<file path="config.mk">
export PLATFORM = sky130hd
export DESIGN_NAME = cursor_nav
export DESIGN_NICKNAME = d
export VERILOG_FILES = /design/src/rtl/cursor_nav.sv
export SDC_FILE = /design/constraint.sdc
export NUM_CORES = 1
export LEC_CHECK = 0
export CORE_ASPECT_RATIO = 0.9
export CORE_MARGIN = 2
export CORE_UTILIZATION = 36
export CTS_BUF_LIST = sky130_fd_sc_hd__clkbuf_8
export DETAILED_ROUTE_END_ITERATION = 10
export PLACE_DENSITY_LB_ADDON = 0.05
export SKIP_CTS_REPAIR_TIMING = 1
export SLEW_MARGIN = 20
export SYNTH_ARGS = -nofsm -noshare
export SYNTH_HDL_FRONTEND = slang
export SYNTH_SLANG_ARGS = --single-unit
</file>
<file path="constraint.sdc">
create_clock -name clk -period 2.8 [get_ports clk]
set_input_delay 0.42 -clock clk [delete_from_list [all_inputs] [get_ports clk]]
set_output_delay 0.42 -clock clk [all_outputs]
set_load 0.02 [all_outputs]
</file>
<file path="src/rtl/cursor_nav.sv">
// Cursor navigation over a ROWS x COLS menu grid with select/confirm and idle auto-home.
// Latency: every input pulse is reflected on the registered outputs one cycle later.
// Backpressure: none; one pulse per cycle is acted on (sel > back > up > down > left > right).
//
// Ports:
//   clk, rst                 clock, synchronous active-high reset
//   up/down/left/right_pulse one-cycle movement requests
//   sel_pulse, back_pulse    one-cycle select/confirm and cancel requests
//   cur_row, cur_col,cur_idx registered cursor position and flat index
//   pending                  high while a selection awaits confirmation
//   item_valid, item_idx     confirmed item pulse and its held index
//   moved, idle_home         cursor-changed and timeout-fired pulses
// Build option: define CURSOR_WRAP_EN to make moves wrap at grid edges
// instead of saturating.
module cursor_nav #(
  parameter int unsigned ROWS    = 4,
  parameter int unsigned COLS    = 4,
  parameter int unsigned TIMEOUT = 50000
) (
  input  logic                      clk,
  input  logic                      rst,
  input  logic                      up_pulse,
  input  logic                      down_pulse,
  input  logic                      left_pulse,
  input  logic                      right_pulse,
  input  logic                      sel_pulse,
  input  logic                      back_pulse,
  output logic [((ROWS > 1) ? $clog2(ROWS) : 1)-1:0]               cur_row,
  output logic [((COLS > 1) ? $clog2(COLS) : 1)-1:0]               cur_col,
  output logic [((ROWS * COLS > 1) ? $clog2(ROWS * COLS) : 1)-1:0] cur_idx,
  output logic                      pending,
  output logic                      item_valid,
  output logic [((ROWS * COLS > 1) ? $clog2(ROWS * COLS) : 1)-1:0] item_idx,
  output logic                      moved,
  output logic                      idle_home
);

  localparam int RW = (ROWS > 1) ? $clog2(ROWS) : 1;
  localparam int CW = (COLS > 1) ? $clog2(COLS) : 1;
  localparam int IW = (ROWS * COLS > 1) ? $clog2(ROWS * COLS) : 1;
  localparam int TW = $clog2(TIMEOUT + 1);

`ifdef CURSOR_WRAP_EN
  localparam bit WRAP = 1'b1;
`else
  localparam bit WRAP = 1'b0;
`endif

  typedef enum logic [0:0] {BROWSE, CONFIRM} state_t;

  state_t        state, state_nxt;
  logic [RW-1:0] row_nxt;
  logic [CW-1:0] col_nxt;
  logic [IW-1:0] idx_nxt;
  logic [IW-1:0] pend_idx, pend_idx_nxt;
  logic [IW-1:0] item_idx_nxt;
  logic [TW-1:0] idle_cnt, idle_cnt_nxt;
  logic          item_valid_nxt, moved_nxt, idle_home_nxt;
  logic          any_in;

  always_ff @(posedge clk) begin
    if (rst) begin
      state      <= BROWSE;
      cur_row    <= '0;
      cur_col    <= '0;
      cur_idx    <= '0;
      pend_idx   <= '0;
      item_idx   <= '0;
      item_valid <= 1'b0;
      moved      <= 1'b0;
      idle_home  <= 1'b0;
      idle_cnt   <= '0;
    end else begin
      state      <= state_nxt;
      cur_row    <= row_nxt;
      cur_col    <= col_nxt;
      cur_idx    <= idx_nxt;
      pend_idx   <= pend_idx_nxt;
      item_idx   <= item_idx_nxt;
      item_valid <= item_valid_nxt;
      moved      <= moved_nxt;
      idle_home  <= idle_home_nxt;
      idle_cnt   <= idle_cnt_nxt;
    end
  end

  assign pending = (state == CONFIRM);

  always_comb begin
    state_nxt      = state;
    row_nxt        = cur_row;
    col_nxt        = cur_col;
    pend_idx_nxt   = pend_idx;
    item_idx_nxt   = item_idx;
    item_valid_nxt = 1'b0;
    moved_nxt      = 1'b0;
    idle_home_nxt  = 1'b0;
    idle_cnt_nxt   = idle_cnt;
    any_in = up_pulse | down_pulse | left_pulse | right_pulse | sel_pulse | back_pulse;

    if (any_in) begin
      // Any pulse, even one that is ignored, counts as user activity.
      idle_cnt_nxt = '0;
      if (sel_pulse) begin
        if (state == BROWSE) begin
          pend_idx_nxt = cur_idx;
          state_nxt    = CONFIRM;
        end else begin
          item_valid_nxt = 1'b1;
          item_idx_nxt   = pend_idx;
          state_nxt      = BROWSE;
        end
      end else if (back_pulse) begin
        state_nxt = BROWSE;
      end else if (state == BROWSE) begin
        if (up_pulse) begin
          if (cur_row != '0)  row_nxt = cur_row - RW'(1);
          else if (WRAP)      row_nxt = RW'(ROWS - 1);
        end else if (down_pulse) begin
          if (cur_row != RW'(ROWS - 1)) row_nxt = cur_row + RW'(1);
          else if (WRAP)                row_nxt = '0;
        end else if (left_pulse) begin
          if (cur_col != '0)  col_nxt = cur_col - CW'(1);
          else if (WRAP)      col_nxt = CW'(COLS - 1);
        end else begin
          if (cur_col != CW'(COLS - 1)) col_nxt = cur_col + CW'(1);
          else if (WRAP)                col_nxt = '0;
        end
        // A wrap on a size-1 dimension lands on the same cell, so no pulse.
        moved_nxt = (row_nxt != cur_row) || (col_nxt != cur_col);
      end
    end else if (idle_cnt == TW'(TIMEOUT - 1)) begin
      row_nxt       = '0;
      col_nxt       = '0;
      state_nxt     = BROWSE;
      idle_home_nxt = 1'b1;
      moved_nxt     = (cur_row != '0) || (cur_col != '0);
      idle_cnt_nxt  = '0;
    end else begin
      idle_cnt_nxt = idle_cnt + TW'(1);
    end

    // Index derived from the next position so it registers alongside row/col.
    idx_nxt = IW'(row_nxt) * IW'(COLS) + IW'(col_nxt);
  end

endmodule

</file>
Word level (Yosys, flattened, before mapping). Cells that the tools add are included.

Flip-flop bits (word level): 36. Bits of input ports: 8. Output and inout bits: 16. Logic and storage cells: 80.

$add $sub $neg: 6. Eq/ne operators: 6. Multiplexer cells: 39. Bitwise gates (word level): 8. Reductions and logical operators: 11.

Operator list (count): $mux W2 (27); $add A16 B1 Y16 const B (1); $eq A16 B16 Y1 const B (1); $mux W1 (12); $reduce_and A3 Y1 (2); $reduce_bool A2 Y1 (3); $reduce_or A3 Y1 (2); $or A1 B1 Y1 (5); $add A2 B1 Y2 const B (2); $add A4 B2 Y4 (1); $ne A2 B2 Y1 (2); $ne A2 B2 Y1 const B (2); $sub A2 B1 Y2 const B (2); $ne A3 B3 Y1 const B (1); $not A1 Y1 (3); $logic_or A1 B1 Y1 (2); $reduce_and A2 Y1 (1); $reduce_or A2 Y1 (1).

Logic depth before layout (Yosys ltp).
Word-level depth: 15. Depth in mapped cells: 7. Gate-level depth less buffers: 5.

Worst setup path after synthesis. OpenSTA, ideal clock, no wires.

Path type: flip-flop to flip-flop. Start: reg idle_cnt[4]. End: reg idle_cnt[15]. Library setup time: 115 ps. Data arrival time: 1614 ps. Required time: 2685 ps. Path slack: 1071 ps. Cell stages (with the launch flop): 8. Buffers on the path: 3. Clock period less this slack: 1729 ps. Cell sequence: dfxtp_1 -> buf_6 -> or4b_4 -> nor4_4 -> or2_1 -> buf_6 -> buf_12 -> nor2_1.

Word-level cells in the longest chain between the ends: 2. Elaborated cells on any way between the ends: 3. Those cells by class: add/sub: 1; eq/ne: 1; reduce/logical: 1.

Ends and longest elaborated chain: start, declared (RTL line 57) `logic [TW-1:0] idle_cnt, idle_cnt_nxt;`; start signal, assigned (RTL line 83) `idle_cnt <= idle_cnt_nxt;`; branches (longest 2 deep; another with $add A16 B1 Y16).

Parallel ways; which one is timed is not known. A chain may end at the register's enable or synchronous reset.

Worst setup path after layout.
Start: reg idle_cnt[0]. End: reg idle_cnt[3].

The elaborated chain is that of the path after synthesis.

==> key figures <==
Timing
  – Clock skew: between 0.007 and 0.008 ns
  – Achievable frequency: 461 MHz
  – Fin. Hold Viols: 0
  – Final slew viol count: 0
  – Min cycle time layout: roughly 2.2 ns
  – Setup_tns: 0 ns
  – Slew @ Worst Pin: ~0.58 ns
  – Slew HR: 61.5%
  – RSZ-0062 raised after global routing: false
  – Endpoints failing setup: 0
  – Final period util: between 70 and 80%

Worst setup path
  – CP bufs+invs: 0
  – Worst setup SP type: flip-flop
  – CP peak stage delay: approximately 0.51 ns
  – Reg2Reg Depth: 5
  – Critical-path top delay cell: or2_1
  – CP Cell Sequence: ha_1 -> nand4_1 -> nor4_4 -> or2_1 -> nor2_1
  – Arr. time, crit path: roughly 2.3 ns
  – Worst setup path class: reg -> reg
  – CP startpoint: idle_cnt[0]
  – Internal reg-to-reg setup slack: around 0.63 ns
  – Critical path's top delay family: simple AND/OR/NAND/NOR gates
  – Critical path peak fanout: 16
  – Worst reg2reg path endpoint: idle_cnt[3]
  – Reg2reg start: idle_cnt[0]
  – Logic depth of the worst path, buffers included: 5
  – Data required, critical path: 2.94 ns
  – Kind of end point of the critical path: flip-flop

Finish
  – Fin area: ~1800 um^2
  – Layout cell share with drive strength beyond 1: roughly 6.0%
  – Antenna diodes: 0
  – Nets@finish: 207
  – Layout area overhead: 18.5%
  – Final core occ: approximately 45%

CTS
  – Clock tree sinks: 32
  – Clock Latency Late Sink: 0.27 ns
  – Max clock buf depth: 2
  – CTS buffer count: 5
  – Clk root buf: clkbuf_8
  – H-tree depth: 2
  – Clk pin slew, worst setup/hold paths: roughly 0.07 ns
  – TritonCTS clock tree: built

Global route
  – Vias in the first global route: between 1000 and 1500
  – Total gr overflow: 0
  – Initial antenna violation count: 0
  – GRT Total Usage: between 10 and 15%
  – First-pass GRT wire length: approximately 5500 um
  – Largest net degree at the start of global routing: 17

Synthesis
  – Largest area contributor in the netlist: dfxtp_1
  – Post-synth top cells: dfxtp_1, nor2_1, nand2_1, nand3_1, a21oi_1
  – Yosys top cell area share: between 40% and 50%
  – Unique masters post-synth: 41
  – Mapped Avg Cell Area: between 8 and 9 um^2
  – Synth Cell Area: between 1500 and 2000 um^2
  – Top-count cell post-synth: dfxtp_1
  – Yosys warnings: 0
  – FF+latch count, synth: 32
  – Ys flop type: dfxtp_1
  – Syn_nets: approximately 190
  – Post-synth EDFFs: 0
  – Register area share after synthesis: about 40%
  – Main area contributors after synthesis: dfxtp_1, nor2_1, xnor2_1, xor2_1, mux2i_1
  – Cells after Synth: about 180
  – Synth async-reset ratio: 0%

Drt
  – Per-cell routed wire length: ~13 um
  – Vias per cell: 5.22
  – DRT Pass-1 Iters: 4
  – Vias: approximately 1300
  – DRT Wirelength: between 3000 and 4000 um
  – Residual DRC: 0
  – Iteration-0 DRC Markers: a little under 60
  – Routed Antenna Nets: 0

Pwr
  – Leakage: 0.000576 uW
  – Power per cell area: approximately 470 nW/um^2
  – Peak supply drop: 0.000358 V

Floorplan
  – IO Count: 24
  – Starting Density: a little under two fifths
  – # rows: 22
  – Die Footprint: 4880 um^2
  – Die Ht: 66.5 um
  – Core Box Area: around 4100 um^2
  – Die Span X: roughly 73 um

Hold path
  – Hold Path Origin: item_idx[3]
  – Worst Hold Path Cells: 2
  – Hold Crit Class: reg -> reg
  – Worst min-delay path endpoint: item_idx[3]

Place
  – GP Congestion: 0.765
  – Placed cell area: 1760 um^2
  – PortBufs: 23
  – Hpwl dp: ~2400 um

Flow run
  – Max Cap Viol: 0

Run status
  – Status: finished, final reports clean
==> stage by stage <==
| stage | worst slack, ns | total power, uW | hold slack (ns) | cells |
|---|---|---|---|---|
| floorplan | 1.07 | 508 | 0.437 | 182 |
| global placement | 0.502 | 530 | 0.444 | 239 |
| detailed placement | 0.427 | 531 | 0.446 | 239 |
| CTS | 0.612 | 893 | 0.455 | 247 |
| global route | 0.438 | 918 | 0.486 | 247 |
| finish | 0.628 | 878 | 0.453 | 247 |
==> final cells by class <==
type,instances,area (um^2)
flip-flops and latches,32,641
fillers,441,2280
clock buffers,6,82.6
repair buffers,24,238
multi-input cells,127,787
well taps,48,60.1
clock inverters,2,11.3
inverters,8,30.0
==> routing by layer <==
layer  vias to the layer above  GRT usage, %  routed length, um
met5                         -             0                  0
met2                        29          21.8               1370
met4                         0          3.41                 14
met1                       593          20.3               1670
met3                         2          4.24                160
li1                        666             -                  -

------------------------

» **Your task**
Report each line of the data that includes the string "little".

» **Result of the task**
  – Iteration-0 DRC Markers: a little under 60
  – Starting Density: a little under two fifths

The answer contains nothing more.